浮腫みは何らかの理由により、組織液が過剰に溜まっている状態をいいます。つまり細胞の代謝の際に排出されたゴミ(様々な物質)が静脈やリンパ管に回収されず残っている状態です。老廃物が排液されると、浮腫みの改善の他に、免疫力に対する影響、瘦身、自律神経の安定、肌質改善などに効果があると言われております。そのため効果的にリンパを排液し、体の内部環境をととのえることは、より健康に近づくための重要な要素だと思われます。
浮腫みの原因は様々ですが、私が施術の対象としているものについてご説明いたします。

①筋肉や関節の働きが不良となって生じる廃用性浮腫
このタイプの浮腫は最も一般的なものであり、直接リンパ管や静脈に働きかけるリンパドレナージや筋・筋膜や関節の柔軟性やふくらはぎの筋肉のポンプ作用などの機能を回復することが重要です。

②がんの手術・放射線治療後に生じるもの(二次性浮腫)
施術の前に、まずは病態を確認し、リンパ節郭清術や放射線治療によりリンパ節やリンパ管にどれくらいの機能が残存しているかを把握することが必要となります。その上でリンパドレナージ、バンテージやストッキング、スキンケア、運動療法などの複合的な療法が行われます。私は専門の医師の下で数年間リンパ浮腫のリハビリテーションを経験し、患者さんのご苦労も目の当たりにしてきました。当院の施術に際しましては、リンパ浮腫療法のセラピストを育成する日本DLM技術者会によるサポートもございますので様々な浮腫のお悩みに関してご相談いただけたらと考えております。

③炎症による腫れ
捻挫や骨折・手術直後などの炎症や外傷により血管外にタンパク質が過剰に出てしまうと蛋白質の多い浮腫(蛋白性浮腫あるいは炎症性浮腫)となります。タンパク質は水を引き付ける作用があるため血管の外に水分が貯留したままとなってしまいます。このタイプの浮腫は迅速に排液することにより組織の回復を促し、傷の瘢痕化や関節の拘縮を最小限に抑えることにつながります。そのため時期に応じて適切なリンパドレナージがなされることが有効となります。

※当院の施術は、フランスの理学療法士で徒手的リンパドレナージの第一人者であるジャック・ド・ミカ式のテクニック『DVTM』を用いており一般に皆様がイメージする身体の表面のリンパを流すものとは異なり、深部に働きかけることを目的とした『揺らし』テクニックを中心に構成されております。これに理学療法士として培った筋・筋膜や関節などに働きかける手技を交えることでより深部のリンパ管に働きかけることができます。

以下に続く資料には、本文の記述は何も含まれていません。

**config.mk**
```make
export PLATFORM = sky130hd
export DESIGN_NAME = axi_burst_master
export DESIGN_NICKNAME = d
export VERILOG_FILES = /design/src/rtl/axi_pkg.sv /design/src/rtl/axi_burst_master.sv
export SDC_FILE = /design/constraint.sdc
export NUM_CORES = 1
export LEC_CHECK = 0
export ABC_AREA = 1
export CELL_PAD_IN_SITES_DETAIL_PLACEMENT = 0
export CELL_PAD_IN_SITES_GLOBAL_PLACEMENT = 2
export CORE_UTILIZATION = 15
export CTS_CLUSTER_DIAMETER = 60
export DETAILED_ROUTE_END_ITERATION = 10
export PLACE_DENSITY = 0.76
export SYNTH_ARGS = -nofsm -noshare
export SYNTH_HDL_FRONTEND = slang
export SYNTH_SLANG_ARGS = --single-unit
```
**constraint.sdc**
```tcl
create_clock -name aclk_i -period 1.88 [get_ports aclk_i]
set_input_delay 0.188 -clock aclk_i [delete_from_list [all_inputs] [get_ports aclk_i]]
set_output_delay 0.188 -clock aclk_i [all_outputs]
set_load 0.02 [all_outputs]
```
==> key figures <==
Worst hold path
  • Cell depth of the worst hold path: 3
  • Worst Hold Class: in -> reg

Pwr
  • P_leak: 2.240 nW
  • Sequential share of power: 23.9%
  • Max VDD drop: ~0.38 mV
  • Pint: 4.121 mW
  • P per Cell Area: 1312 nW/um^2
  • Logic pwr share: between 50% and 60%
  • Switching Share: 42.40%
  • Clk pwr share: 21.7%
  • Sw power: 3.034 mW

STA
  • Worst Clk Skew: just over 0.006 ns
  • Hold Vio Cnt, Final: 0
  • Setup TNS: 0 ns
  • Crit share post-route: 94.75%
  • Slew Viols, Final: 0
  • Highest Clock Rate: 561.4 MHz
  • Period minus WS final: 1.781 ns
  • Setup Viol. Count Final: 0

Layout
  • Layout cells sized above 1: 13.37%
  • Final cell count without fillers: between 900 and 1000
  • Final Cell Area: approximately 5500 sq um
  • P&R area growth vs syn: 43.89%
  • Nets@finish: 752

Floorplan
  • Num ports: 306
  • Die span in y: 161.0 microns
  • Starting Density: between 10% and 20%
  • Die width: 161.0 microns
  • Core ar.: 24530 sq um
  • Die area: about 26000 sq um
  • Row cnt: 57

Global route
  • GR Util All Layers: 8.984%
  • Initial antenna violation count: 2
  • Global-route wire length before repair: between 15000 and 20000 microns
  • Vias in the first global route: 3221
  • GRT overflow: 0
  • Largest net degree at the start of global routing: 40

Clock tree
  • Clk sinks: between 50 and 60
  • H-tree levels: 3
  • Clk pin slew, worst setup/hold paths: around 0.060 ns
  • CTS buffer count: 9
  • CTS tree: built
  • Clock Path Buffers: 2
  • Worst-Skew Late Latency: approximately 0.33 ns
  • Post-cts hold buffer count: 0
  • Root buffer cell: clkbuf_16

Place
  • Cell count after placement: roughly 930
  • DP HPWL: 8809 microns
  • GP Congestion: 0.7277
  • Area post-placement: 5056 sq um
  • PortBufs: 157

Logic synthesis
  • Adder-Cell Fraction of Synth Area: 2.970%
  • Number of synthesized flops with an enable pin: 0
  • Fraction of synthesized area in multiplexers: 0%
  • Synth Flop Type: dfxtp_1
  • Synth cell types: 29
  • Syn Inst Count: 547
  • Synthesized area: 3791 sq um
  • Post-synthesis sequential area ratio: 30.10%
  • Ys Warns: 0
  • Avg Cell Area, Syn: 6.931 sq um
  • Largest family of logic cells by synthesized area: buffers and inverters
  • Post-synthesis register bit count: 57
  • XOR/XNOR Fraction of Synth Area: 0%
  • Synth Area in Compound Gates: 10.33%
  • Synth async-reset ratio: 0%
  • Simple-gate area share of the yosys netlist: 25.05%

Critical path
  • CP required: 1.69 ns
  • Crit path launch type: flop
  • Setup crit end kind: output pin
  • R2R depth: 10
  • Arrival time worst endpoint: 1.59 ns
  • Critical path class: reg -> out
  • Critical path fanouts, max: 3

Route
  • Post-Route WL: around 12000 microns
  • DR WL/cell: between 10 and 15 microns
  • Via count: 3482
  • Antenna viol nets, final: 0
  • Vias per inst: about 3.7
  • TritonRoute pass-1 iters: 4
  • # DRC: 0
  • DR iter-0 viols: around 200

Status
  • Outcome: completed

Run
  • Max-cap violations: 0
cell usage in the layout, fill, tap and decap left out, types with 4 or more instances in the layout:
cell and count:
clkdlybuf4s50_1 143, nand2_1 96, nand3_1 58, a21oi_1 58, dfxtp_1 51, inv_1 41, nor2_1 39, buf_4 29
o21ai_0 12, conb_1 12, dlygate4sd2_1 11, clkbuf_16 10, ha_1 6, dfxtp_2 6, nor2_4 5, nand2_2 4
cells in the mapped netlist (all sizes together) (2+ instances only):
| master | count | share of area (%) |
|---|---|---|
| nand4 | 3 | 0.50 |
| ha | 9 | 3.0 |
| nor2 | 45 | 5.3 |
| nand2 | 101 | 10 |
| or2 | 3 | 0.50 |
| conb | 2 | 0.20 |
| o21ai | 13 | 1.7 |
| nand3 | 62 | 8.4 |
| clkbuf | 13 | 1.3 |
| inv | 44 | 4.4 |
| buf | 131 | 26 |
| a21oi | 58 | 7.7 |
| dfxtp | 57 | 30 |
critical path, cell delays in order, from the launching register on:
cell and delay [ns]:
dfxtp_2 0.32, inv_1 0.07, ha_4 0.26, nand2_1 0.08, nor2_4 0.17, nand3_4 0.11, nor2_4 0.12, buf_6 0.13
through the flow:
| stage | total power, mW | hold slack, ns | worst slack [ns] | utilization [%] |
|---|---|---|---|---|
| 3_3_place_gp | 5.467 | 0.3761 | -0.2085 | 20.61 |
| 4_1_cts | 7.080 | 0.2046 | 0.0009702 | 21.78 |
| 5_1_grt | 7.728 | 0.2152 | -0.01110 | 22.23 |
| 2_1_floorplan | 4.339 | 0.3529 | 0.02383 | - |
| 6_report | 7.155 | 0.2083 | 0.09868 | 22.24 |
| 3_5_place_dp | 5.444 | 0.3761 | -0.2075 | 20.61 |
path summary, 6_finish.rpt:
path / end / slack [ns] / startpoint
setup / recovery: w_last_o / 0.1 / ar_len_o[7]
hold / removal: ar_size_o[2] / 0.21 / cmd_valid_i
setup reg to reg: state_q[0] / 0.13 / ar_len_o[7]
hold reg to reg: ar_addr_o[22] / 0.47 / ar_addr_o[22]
### src/flat_wrapper.sv
// flat-port wrapper written by rule: the top's interface ports become plain ports
module uart_frame_loader_flat import uart_frame_loader_pkg::*;
#(
  parameter int BYTE_W = BYTE_W_DEF,
  parameter int N = 32,
  parameter int SIZE = 5,
  parameter int T_GAP = T_GAP_DEF
)
  (clk, rst, bus_rx_data_i, bus_rx_done_i, bus_fft_done_i, bus_wr_en_o, bus_wr_addr_o, bus_wr_data_o, bus_fft_start_o, bus_busy_o, bus_gap_err_o, bus_drop_o);
  uart_frame_loader_if #(.BYTE_W(BYTE_W), .SIZE(SIZE)) bus_i ();
  input  logic clk;
  input  logic rst;
  input wire logic [$bits(bus_i.rx_data_i)-1:0] bus_rx_data_i;
  input wire logic [$bits(bus_i.rx_done_i)-1:0] bus_rx_done_i;
  input wire logic [$bits(bus_i.fft_done_i)-1:0] bus_fft_done_i;
  output wire logic [$bits(bus_i.wr_en_o)-1:0] bus_wr_en_o;
  output wire logic [$bits(bus_i.wr_addr_o)-1:0] bus_wr_addr_o;
  output wire logic [$bits(bus_i.wr_data_o)-1:0] bus_wr_data_o;
  output wire logic [$bits(bus_i.fft_start_o)-1:0] bus_fft_start_o;
  output wire logic [$bits(bus_i.busy_o)-1:0] bus_busy_o;
  output wire logic [$bits(bus_i.gap_err_o)-1:0] bus_gap_err_o;
  output wire logic [$bits(bus_i.drop_o)-1:0] bus_drop_o;
  assign bus_i.rx_data_i = bus_rx_data_i;
  assign bus_i.rx_done_i = bus_rx_done_i;
  assign bus_i.fft_done_i = bus_fft_done_i;
  assign bus_wr_en_o = bus_i.wr_en_o;
  assign bus_wr_addr_o = bus_i.wr_addr_o;
  assign bus_wr_data_o = bus_i.wr_data_o;
  assign bus_fft_start_o = bus_i.fft_start_o;
  assign bus_busy_o = bus_i.busy_o;
  assign bus_gap_err_o = bus_i.gap_err_o;
  assign bus_drop_o = bus_i.drop_o;
  uart_frame_loader #(.BYTE_W(BYTE_W), .N(N), .SIZE(SIZE), .T_GAP(T_GAP)) u_core (.clk(clk), .rst(rst), .bus(bus_i));
endmodule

深部のリンパ管の流れを良くすることは、浅部のリンパ管のみに働きかける従来のリンパドレナージよりもより大きな効果をもたらすものと考えております。

DVTMとは・・・
1980年代にフランスのPT達がジャックドミカ(PT)を中心に様々な浮腫療法を比較検討・実施し、生理解剖学に基づき、浮腫解消・組織活性効果のより高いテクニックを構成した手技。日本では1998年より「日本DLM技術者会」がDVTMを展開・教育リンパ浮腫治療活動を行っています。